**** GIVEN INFORMATION ****

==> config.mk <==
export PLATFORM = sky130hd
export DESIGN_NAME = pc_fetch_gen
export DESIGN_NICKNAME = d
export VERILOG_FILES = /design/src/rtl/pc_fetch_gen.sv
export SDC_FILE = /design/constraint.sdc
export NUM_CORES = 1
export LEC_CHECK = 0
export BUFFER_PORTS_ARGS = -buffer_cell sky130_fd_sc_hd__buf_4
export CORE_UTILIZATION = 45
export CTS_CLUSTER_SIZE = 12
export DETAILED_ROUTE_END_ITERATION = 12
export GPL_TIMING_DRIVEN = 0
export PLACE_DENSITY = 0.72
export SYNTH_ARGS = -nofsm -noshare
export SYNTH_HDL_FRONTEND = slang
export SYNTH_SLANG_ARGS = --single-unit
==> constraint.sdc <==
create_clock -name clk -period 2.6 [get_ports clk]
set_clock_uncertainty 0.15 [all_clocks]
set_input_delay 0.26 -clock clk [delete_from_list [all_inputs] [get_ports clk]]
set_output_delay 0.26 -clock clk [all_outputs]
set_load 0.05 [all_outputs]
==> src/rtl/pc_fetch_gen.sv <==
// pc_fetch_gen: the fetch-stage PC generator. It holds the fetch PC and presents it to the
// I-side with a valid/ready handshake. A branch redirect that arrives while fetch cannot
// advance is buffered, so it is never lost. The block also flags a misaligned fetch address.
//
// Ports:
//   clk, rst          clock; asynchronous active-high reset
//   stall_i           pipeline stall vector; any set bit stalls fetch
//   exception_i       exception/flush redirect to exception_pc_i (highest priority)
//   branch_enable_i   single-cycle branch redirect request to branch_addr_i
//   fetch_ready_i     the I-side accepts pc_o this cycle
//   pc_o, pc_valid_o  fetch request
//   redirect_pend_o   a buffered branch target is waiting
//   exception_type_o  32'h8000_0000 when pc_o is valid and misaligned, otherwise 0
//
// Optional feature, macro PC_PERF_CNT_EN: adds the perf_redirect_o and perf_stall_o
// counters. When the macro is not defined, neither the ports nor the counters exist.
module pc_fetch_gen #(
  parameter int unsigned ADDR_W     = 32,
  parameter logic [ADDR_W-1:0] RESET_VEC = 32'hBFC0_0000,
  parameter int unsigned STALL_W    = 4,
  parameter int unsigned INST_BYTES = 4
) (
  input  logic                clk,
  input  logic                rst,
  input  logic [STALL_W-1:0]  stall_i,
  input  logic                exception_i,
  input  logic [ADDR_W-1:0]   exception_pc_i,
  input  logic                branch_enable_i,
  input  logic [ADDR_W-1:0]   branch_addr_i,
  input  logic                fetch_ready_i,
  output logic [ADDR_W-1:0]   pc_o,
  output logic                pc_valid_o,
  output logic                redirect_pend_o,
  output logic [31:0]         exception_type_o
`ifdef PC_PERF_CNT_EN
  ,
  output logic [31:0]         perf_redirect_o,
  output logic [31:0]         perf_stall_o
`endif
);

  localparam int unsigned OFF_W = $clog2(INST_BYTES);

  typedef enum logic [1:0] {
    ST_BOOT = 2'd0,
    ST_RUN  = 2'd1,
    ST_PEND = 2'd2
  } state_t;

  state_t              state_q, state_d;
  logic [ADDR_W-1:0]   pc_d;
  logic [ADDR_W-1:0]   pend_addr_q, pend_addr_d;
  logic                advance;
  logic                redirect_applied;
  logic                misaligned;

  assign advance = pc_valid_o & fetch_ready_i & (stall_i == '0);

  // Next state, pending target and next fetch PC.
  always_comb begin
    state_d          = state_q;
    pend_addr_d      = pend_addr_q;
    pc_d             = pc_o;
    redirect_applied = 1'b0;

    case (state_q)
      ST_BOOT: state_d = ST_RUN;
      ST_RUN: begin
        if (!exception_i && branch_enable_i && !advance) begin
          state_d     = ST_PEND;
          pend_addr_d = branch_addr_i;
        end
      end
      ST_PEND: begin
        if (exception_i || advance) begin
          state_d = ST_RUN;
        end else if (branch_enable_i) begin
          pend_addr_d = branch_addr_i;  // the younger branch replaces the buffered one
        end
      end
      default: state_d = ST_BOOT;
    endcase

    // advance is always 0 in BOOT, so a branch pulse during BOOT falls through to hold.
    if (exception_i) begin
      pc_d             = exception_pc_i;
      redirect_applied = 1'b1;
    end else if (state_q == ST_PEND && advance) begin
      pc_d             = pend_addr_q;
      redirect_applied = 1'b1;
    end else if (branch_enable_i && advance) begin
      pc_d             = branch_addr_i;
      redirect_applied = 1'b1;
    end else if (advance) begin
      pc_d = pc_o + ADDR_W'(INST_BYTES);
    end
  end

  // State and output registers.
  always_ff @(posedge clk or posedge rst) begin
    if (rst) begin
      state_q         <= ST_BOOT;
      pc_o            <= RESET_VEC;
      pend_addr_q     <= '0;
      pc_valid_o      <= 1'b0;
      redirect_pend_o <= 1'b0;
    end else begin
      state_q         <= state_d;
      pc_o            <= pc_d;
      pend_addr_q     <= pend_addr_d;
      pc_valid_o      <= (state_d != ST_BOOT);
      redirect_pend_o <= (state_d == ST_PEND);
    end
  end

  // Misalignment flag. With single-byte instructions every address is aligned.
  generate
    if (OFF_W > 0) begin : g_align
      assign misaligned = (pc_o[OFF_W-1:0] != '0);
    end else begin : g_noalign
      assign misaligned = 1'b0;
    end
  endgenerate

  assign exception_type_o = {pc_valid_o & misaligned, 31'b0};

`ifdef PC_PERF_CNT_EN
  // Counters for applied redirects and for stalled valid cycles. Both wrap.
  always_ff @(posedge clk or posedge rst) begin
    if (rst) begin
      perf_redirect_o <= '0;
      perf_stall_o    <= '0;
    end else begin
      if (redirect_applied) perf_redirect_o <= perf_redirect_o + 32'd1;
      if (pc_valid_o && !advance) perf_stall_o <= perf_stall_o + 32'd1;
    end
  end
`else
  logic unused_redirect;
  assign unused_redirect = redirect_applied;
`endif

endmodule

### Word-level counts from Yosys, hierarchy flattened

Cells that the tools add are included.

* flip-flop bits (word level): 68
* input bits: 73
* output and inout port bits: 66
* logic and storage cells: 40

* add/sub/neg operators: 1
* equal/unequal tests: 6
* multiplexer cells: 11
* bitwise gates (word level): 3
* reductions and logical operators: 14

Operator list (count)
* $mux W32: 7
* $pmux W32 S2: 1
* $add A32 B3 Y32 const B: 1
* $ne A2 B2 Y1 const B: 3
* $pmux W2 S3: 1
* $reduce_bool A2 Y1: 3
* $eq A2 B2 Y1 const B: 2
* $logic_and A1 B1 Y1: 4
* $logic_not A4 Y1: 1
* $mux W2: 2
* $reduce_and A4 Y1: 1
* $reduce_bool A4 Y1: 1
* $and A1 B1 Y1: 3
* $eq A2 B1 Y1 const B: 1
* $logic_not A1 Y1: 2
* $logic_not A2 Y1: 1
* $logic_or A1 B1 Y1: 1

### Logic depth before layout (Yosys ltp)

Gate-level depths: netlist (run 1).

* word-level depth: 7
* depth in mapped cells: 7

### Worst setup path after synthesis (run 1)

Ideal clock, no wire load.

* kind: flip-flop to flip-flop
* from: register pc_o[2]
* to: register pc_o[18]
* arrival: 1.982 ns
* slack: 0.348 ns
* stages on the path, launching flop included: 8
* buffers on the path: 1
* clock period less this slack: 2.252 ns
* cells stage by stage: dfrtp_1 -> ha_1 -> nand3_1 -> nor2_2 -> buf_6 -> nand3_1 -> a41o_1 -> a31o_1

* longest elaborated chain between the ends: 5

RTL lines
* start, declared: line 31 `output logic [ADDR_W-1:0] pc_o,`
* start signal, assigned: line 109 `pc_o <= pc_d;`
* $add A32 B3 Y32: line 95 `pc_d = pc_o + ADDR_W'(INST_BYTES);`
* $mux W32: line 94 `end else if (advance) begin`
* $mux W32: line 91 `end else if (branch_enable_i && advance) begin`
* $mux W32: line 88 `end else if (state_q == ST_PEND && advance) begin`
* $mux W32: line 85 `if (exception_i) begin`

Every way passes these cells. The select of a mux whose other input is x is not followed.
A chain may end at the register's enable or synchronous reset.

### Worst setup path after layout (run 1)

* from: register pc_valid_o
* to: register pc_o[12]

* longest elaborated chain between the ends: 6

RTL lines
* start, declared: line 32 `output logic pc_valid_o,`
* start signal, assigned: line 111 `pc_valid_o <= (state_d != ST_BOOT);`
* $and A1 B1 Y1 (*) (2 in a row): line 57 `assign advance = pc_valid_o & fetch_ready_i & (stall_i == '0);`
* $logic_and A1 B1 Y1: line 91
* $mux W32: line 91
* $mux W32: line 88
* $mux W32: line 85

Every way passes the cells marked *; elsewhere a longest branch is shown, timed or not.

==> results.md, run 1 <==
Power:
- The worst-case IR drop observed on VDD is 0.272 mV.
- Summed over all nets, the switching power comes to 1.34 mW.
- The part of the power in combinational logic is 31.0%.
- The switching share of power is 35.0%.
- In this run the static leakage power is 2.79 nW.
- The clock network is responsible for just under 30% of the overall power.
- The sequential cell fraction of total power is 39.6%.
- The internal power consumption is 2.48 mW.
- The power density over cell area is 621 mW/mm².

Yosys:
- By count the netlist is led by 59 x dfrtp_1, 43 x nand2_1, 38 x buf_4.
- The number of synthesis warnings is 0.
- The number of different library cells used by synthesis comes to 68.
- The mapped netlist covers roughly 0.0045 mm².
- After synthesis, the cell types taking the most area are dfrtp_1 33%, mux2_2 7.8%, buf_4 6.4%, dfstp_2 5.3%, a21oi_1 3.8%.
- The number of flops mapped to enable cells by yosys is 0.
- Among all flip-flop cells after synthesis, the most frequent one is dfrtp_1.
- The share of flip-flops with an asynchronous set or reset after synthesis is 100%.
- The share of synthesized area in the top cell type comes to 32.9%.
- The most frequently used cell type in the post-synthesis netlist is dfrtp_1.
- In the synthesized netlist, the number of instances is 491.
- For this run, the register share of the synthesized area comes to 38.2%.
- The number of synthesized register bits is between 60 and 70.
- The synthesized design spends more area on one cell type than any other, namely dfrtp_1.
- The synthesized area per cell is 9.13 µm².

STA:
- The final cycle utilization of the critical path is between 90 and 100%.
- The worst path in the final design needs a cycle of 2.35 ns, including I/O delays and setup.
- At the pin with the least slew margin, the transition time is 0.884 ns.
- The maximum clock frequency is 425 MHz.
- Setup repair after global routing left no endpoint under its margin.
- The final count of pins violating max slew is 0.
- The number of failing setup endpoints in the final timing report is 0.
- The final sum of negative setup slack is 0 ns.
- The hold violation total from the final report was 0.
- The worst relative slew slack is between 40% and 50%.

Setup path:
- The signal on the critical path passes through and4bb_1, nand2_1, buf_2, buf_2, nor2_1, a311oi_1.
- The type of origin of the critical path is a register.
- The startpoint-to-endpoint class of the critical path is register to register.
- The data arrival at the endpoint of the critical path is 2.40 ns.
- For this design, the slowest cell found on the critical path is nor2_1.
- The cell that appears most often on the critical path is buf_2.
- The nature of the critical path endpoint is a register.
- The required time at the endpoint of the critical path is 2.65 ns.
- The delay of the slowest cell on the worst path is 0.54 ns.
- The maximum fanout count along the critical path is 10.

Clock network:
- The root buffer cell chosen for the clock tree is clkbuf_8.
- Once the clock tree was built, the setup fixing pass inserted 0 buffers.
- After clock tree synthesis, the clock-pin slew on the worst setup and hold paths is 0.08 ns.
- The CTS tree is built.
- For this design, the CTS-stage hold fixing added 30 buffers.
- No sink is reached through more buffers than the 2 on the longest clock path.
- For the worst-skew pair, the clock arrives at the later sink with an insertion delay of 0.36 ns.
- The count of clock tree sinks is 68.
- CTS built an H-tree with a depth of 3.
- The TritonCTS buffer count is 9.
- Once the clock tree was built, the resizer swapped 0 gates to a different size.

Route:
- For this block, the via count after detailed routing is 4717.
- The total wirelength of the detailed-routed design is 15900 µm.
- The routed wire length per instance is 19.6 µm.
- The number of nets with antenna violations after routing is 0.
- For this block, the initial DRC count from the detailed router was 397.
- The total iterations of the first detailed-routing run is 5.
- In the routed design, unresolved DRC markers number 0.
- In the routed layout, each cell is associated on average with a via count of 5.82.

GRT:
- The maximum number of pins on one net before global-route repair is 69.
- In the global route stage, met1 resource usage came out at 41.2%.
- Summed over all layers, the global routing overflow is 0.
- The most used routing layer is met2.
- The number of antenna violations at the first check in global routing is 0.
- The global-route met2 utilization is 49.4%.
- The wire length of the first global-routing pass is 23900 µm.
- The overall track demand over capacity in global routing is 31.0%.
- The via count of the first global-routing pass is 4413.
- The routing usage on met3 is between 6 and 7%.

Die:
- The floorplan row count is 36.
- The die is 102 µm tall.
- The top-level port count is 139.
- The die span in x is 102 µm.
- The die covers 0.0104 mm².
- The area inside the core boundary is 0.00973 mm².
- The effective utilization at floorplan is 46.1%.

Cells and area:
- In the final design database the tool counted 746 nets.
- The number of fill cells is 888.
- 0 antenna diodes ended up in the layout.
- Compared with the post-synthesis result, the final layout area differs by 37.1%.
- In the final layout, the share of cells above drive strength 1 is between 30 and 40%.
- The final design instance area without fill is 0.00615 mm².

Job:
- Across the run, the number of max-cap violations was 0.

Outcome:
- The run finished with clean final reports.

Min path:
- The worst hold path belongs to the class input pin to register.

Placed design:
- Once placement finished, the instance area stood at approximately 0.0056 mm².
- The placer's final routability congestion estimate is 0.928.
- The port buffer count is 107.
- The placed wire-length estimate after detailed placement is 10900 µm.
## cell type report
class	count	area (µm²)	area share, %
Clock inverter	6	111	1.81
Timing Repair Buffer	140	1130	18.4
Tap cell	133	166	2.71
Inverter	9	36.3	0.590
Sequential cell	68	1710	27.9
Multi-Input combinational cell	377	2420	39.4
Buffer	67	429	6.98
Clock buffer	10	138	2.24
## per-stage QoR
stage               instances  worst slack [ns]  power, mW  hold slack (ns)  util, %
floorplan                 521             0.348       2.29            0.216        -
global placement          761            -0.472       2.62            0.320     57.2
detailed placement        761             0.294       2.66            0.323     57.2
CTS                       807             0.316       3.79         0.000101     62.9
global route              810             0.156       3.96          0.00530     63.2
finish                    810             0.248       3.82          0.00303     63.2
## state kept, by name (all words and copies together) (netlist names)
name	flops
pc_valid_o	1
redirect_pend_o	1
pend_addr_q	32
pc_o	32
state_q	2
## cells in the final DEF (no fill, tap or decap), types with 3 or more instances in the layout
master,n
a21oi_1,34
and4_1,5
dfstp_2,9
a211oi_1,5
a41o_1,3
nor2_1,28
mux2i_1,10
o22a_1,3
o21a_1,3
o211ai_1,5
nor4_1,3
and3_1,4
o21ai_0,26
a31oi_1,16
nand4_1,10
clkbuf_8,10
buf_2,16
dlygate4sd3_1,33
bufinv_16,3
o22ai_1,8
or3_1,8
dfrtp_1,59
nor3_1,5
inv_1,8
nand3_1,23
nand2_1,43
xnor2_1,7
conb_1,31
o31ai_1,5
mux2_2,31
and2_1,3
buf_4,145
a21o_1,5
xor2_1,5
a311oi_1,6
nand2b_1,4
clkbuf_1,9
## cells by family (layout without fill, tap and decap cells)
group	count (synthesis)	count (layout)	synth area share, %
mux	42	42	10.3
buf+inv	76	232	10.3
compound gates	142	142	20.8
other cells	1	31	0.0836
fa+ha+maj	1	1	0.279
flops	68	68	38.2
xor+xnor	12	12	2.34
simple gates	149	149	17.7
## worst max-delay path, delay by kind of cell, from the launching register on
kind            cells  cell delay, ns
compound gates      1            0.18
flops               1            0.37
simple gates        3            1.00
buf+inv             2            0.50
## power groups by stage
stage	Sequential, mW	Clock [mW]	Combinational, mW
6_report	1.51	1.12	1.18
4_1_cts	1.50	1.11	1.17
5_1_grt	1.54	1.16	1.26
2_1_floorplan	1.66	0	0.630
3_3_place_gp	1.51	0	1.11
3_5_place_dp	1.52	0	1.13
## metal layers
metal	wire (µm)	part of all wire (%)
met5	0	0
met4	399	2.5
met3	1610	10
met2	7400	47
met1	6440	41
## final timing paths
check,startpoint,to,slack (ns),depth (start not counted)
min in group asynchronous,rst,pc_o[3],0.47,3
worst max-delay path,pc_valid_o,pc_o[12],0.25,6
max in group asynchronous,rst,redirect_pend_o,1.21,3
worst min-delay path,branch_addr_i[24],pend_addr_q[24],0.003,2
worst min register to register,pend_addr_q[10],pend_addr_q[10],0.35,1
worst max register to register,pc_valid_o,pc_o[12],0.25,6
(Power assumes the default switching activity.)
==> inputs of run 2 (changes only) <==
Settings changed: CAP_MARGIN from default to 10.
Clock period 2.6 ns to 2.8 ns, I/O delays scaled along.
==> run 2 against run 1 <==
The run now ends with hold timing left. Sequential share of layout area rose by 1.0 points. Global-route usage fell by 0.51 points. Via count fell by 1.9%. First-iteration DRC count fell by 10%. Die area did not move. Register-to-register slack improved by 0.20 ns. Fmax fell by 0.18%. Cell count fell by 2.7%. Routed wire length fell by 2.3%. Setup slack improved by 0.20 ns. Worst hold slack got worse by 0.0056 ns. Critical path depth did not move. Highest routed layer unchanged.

****

- TASK OBJECTIVE
Look through the data and show every line containing "instances".

- WRITTEN REPLY
- In the synthesized netlist, the number of instances is 491.
stage               instances  worst slack [ns]  power, mW  hold slack (ns)  util, %
## cells in the final DEF (no fill, tap or decap), types with 3 or more instances in the layout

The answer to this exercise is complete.